Firstly are you absolutely certain that the LA social services are seeking a permanent home for this child. Not all children in short term foster care will need permanent homes, as some will return to their own families. If the child does need a permanent home the LA have a duty to find out if there is anyone in the extended family who could care for the child on a permanent basis. Dependent upon the age of the child and the particular behaviour problems she has, even if an adoptive family is not found, there is no guarantee that a permanent foster family will be found.
I don't know the age of the child, nor the age of your own children (if you have any) but as I'm sure you know, this is not a decision that you can make lightly. It would be very different to have a challenging child 24/7 than seeing her for a few hours in the school day. There are many children who are awaiting permanent homes, and I wonder if you have thought of adopting before, or whether the thought has only arisen because of this child.
You would need to contact the LA and speak with the social worker who has case responsibility for the child. Much will depend on your own circumstances and you will need to attend an Adoption preparation course (usually run for one evening a week for about 6 weeks) if the LA think that you are someone who could possibly give this child a permanent home. After than if you still want to go ahead, you will have to undergo a comprehensive "homestudy" where an adoption social worker would look at your own childhoods, your parenting capacity (if you have children) your marriage/partnership, lifestyle, employment etc. When that is complete your application is presented to the LA Adoption Panel (which is a multi disciplinary panel) and if approved, you then wait for a suitable "match."

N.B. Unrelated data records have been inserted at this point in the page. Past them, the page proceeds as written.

[src/rtl/coef_bus_arbiter_if.sv]
// Coefficient bus interface: four requester data lanes with their valid bits,
// the one-hot accept strobe and mux select back to the requesters, and the
// registered valid/ready output stage towards the shared consumer.
// master = requesters + consumer side, slave = the arbiter.
interface coef_bus_arbiter_if #(
    parameter int DW = 16
);
    logic [3:0]    req;
    logic [DW-1:0] din0;
    logic [DW-1:0] din1;
    logic [DW-1:0] din2;
    logic [DW-1:0] din3;
    logic [3:0]    gnt;
    logic [1:0]    sel;
    logic          busy;
    logic [DW-1:0] dout;
    logic          dout_valid;
    logic          dout_ready;

    modport master (
        output req, din0, din1, din2, din3, dout_ready,
        input  gnt, sel, busy, dout, dout_valid
    );

    modport slave (
        input  req, din0, din1, din2, din3, dout_ready,
        output gnt, sel, busy, dout, dout_valid
    );
endinterface

[src/rtl/coef_bus_arbiter.sv]
// coef_bus_arbiter: round-robin burst arbiter sharing one coefficient bus
// between four requesters. An owner keeps the bus for up to BURST beats (or
// until it drops req), then the arbiter spends one IDLE cycle re-arbitrating.
// Granted words are registered into a single-entry valid/ready output stage.
// Optional macro COEF_ARB_FIXED_PRIO_EN: when defined, IDLE picks the
// lowest-index requester (0 highest) and no last-owner register exists.
module coef_bus_arbiter #(
    parameter int DW    = 16,
    parameter int BURST = 4
) (
    input  logic              clk,
    input  logic              rst_n,
    coef_bus_arbiter_if.slave bus
);

    // Beat counter is at least one bit wide even when BURST == 1.
    localparam int CW = (BURST > 1) ? $clog2(BURST) : 1;
    localparam logic [CW-1:0] LAST_BEAT = CW'(BURST - 1);

    typedef enum logic {
        IDLE  = 1'b0,
        GRANT = 1'b1
    } state_t;

    state_t        state;
    logic [1:0]    owner;
    logic [CW-1:0] beat_cnt;
    logic [DW-1:0] dout_q;
    logic          dout_valid_q;

`ifndef COEF_ARB_FIXED_PRIO_EN
    logic [1:0]    last;
    logic [1:0]    cand;
    logic          found;
`endif

    logic          out_free;
    logic          beat;
    logic [3:0]    owner_oh;
    logic [DW-1:0] din_sel;
    logic [1:0]    pick;

    // Output stage can take a new word when empty or being drained this cycle.
    always_comb begin
        out_free = !dout_valid_q || bus.dout_ready;
        owner_oh = 4'b0001 << owner;
        beat     = (state == GRANT) && bus.req[owner] && out_free;
        case (owner)
            2'd0:    din_sel = bus.din0;
            2'd1:    din_sel = bus.din1;
            2'd2:    din_sel = bus.din2;
            default: din_sel = bus.din3;
        endcase
    end

`ifdef COEF_ARB_FIXED_PRIO_EN
    // Fixed priority: lowest set req bit wins.
    always_comb begin
        pick = 2'd0;
        for (int k = 3; k >= 0; k--) begin
            if (bus.req[k]) begin
                pick = k[1:0];
            end
        end
    end
`else
    // Round robin: first set req bit after the previous owner, wrapping mod 4.
    always_comb begin
        pick  = 2'd0;
        cand  = 2'd0;
        found = 1'b0;
        for (int k = 1; k <= 4; k++) begin
            cand = last + k[1:0];
            if (!found && bus.req[cand]) begin
                pick  = cand;
                found = 1'b1;
            end
        end
    end
`endif

    // Arbitration FSM: owner selection, burst counting and release.
    always_ff @(posedge clk or negedge rst_n) begin
        if (!rst_n) begin
            state    <= IDLE;
            owner    <= 2'd0;
            beat_cnt <= '0;
`ifndef COEF_ARB_FIXED_PRIO_EN
            last     <= 2'd3;
`endif
        end else begin
            case (state)
                IDLE: begin
                    if (|bus.req) begin
                        owner    <= pick;
                        beat_cnt <= '0;
                        state    <= GRANT;
                    end
                end
                GRANT: begin
                    if (!bus.req[owner]) begin
                        // Owner went quiet: give the bus up early.
`ifndef COEF_ARB_FIXED_PRIO_EN
                        last  <= owner;
`endif
                        state <= IDLE;
                    end else if (out_free) begin
                        beat_cnt <= beat_cnt + CW'(1);
                        if (beat_cnt == LAST_BEAT) begin
`ifndef COEF_ARB_FIXED_PRIO_EN
                            last  <= owner;
`endif
                            state <= IDLE;
                        end
                    end
                end
                default: state <= IDLE;
            endcase
        end
    end

    // Single-entry output register; a beat and a drain may coincide.
    always_ff @(posedge clk or negedge rst_n) begin
        if (!rst_n) begin
            dout_q       <= '0;
            dout_valid_q <= 1'b0;
        end else if (beat) begin
            dout_q       <= din_sel;
            dout_valid_q <= 1'b1;
        end else if (bus.dout_ready) begin
            dout_valid_q <= 1'b0;
        end
    end

    // Accept strobe is withheld while the output stage is full and stalled.
    assign bus.gnt        = (state == GRANT) ? (owner_oh & {4{out_free}}) : 4'b0000;
    assign bus.sel        = owner;
    assign bus.busy       = (state == GRANT);
    assign bus.dout       = dout_q;
    assign bus.dout_valid = dout_valid_q;

endmodule

[src/flat_wrapper.sv]
// flat-port wrapper written by rule: the top's interface ports become plain ports
module coef_bus_arbiter_flat 
#(
    parameter int DW    = 16,
    parameter int BURST = 4
)
  (clk, rst_n, bus_req, bus_din0, bus_din1, bus_din2, bus_din3, bus_dout_ready, bus_gnt, bus_sel, bus_busy, bus_dout, bus_dout_valid);
  coef_bus_arbiter_if #(.DW(DW)) bus_i ();
  input  logic clk;
  input  logic rst_n;
  input wire logic [$bits(bus_i.req)-1:0] bus_req;
  input wire logic [$bits(bus_i.din0)-1:0] bus_din0;
  input wire logic [$bits(bus_i.din1)-1:0] bus_din1;
  input wire logic [$bits(bus_i.din2)-1:0] bus_din2;
  input wire logic [$bits(bus_i.din3)-1:0] bus_din3;
  input wire logic [$bits(bus_i.dout_ready)-1:0] bus_dout_ready;
  output wire logic [$bits(bus_i.gnt)-1:0] bus_gnt;
  output wire logic [$bits(bus_i.sel)-1:0] bus_sel;
  output wire logic [$bits(bus_i.busy)-1:0] bus_busy;
  output wire logic [$bits(bus_i.dout)-1:0] bus_dout;
  output wire logic [$bits(bus_i.dout_valid)-1:0] bus_dout_valid;
  assign bus_i.req = bus_req;
  assign bus_i.din0 = bus_din0;
  assign bus_i.din1 = bus_din1;
  assign bus_i.din2 = bus_din2;
  assign bus_i.din3 = bus_din3;
  assign bus_i.dout_ready = bus_dout_ready;
  assign bus_gnt = bus_i.gnt;
  assign bus_sel = bus_i.sel;
  assign bus_busy = bus_i.busy;
  assign bus_dout = bus_i.dout;
  assign bus_dout_valid = bus_i.dout_valid;
  coef_bus_arbiter #(.DW(DW), .BURST(BURST)) u_core (.clk(clk), .rst_n(rst_n), .bus(bus_i));
endmodule
[config.mk]
export PLATFORM = sky130hd
export DESIGN_NAME = coef_bus_arbiter_flat
export DESIGN_NICKNAME = d
export VERILOG_FILES = /design/src/rtl/coef_bus_arbiter_if.sv /design/src/rtl/coef_bus_arbiter.sv /design/src/flat_wrapper.sv
export SDC_FILE = /design/constraint.sdc
export NUM_CORES = 1
export LEC_CHECK = 0
export CAP_MARGIN = 20
export CORE_ASPECT_RATIO = 0.75
export CORE_MARGIN = 2
export CORE_UTILIZATION = 41
export CTS_CLUSTER_DIAMETER = 30
export CTS_CLUSTER_SIZE = 20
export DETAILED_ROUTE_END_ITERATION = 12
export GPL_TIMING_DRIVEN = 0
export PLACE_DENSITY = 0.86
export REMOVE_ABC_BUFFERS = 1
export SYNTH_ARGS = -nofsm -noshare
export SYNTH_HDL_FRONTEND = slang
export SYNTH_SLANG_ARGS = --single-unit
[constraint.sdc]
create_clock -name clk -period 2.8 [get_ports clk]
set_clock_uncertainty 0.05 [all_clocks]
set_input_delay 0.56 -clock clk [delete_from_list [all_inputs] [get_ports clk]]
set_output_delay 0.56 -clock clk [all_outputs]
set_load 0.05 [all_outputs]
==> metrics <==
number of placement rows 19; CTS tree built; DRT iter0 DRCs 140; simple-gate share of the synthesized area 0.0828; Clock Power Share 0.076; antenna diode count 0; DIE HEIGHT 58.4 um; dpl ws -0.185 ns; number of synthesized register bits 24; switching fraction of total power 0.460; Reg clk slew, reported paths 0.08 ns; critical path peak fanout 7; leading post-synthesis cells by cell area dfrtp_1 34%, mux4_2 24%, mux2_4 15%; final hold violation count 0; cell accounting for the most synthesized area dfrtp_1; initial core utilization 0.436; Worst Path Buf+Inv 2; share of post-route cells with drive strength above 1 0.219; capturing element type of the critical path output pin; multiplexer share of the synthesized area 0.405; peak ir drop on the vdd network 0.000640 V; Final setup viols 0; count of cell types in the netlist 33; Max-slew headroom 0.559; count of pins over their slew limit 0; DRC violation count after routing 0; compound-gate portion of the synthesized area 0.0743; required time of the critical path 2.19 ns; H-tree levels 1; core region area 3710 um^2; measured slew at the worst slew-check pin 0.661 ns; vias per inst 5.38; routed vias 1409; ratio of final minimum period to clock period 0.972; Root Buffer clkbuf_8; hold_ws 0.464 ns; first-pass GRT wire length 8050 um; maximum clock insertion buffer count 2; run status finished, final reports clean; cell at the slowest stage of the critical path dlygate4sd2_1; Critical Setup Path Class in -> out; cell with the most instances after synthesis dfrtp_1; Post-synth EDFFs 0; total wirelength of the detailed-routed design 5050 um; buffers inserted by post-CTS timing repair 0; wire length per cell 19.3 um; RSZ-0062 raised after global routing false; sequential-to-total area share from yosys stat 0.373; detailed-routing iteration count for the pre-antenna-repair pass 4; Syn Inst Count 119; most common flop cell mapped by yosys dfrtp_1; PortBufs 94; portion of total power attributed to combinational logic 0.668; placed standard-cell area 2570 um^2; per-instance average area after synthesis 13.6 um^2; final setup margin 0.0795 ns; Yosys warning count 0; Period minus WS final 2.72 ns; cells along the critical path clkdlybuf4s50_1, nand2b_1, nand3_1, nor2_1, dlygate4sd2_1; Final Power 0.00305 W; crit path launch type input port; leftover overflow at the end of global routing 0; Highest Clock Rate 368 MHz; areal power density over the cells 1150 nW/um^2; global-route usage over all layers 0.233; Internal 0.00164 W; most common library cells after synthesis 22 x dfrtp_1, 17 x mux4_2, 16 x mux2_4, 7 x nand3_1, 6 x nor2_1; leakage component of the power 1.11 nW; netlist area before placement 1620 um^2; die width 76.5 um; post-synthesis adder-cell area fraction 0.00774; Worst-Skew Late Latency 0.26 ns; sw power 0.00140 W; detailed placement HPWL 3910 um; final RePlAce weighted congestion 0.932; number of antenna violations at the first check in global routing 0; top cell family by delay on the critical path buffers and inverters; Final #Nets 283; Maximum Capacitance Violations 0; TritonCTS Sinks 24; maximum number of pins on one net before global-route repair 26; part of the power in registers 0.255; reg2reg setup slack 0.47 ns; Critical Path AT 2.11 ns; number of antenna-violating nets in the routed design 0; Hold Path Class reg -> reg; setup TNS 0 ns; largest family of logic cells by synthesized area multiplexers; post-route design area 2650 um^2; xor and xnor area share after synthesis 0; Inserted Clock Buffers 3; worst stage delay on the critical path 0.53 ns; Area Growth Syn to Fin 63.9%; DIE AREA 4470 um^2; share of async-settable or async-resettable flops after synthesis 1.00; area share of the largest cell type after synthesis 0.341; number of global-route vias before repair 1483; I/O pin count 95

It is unusual for applicants to be considered for a specific child but not beyond the realms of possibility. I don't think the LA would be in a position to let you know the details of the child's background and reasons for being in the care of the LA until after you have been approved by the Adoption Panel, as they are bound by confidentiality.
I would urge you to really consider this "offer" - all children awaiting adoption are going to be to a greater or lesser extent challenging because of their pre placement experiences and many people first considering adoption think that if you love the child and give them a good home all will be well, but sadly this is often not the case. These children have learned that adults are not to be trusted and so will not necessarily settle into a new family. Adopters need to understand that dependent upon the extent of the abuse or neglect that the child has suffered, they are in for a "long haul" of being tolerant and patient and resilient in caring for these emotionally damaged children.
All of this will be discussed at the preparation group. I'm not sure if you are a teacher or a TA. I don't think the issue of the child being in the same school is a problem but obviously if you do adopt this child, you could not also be her teacher or TA.
Hope I haven't put you off, but I'm just being realistic.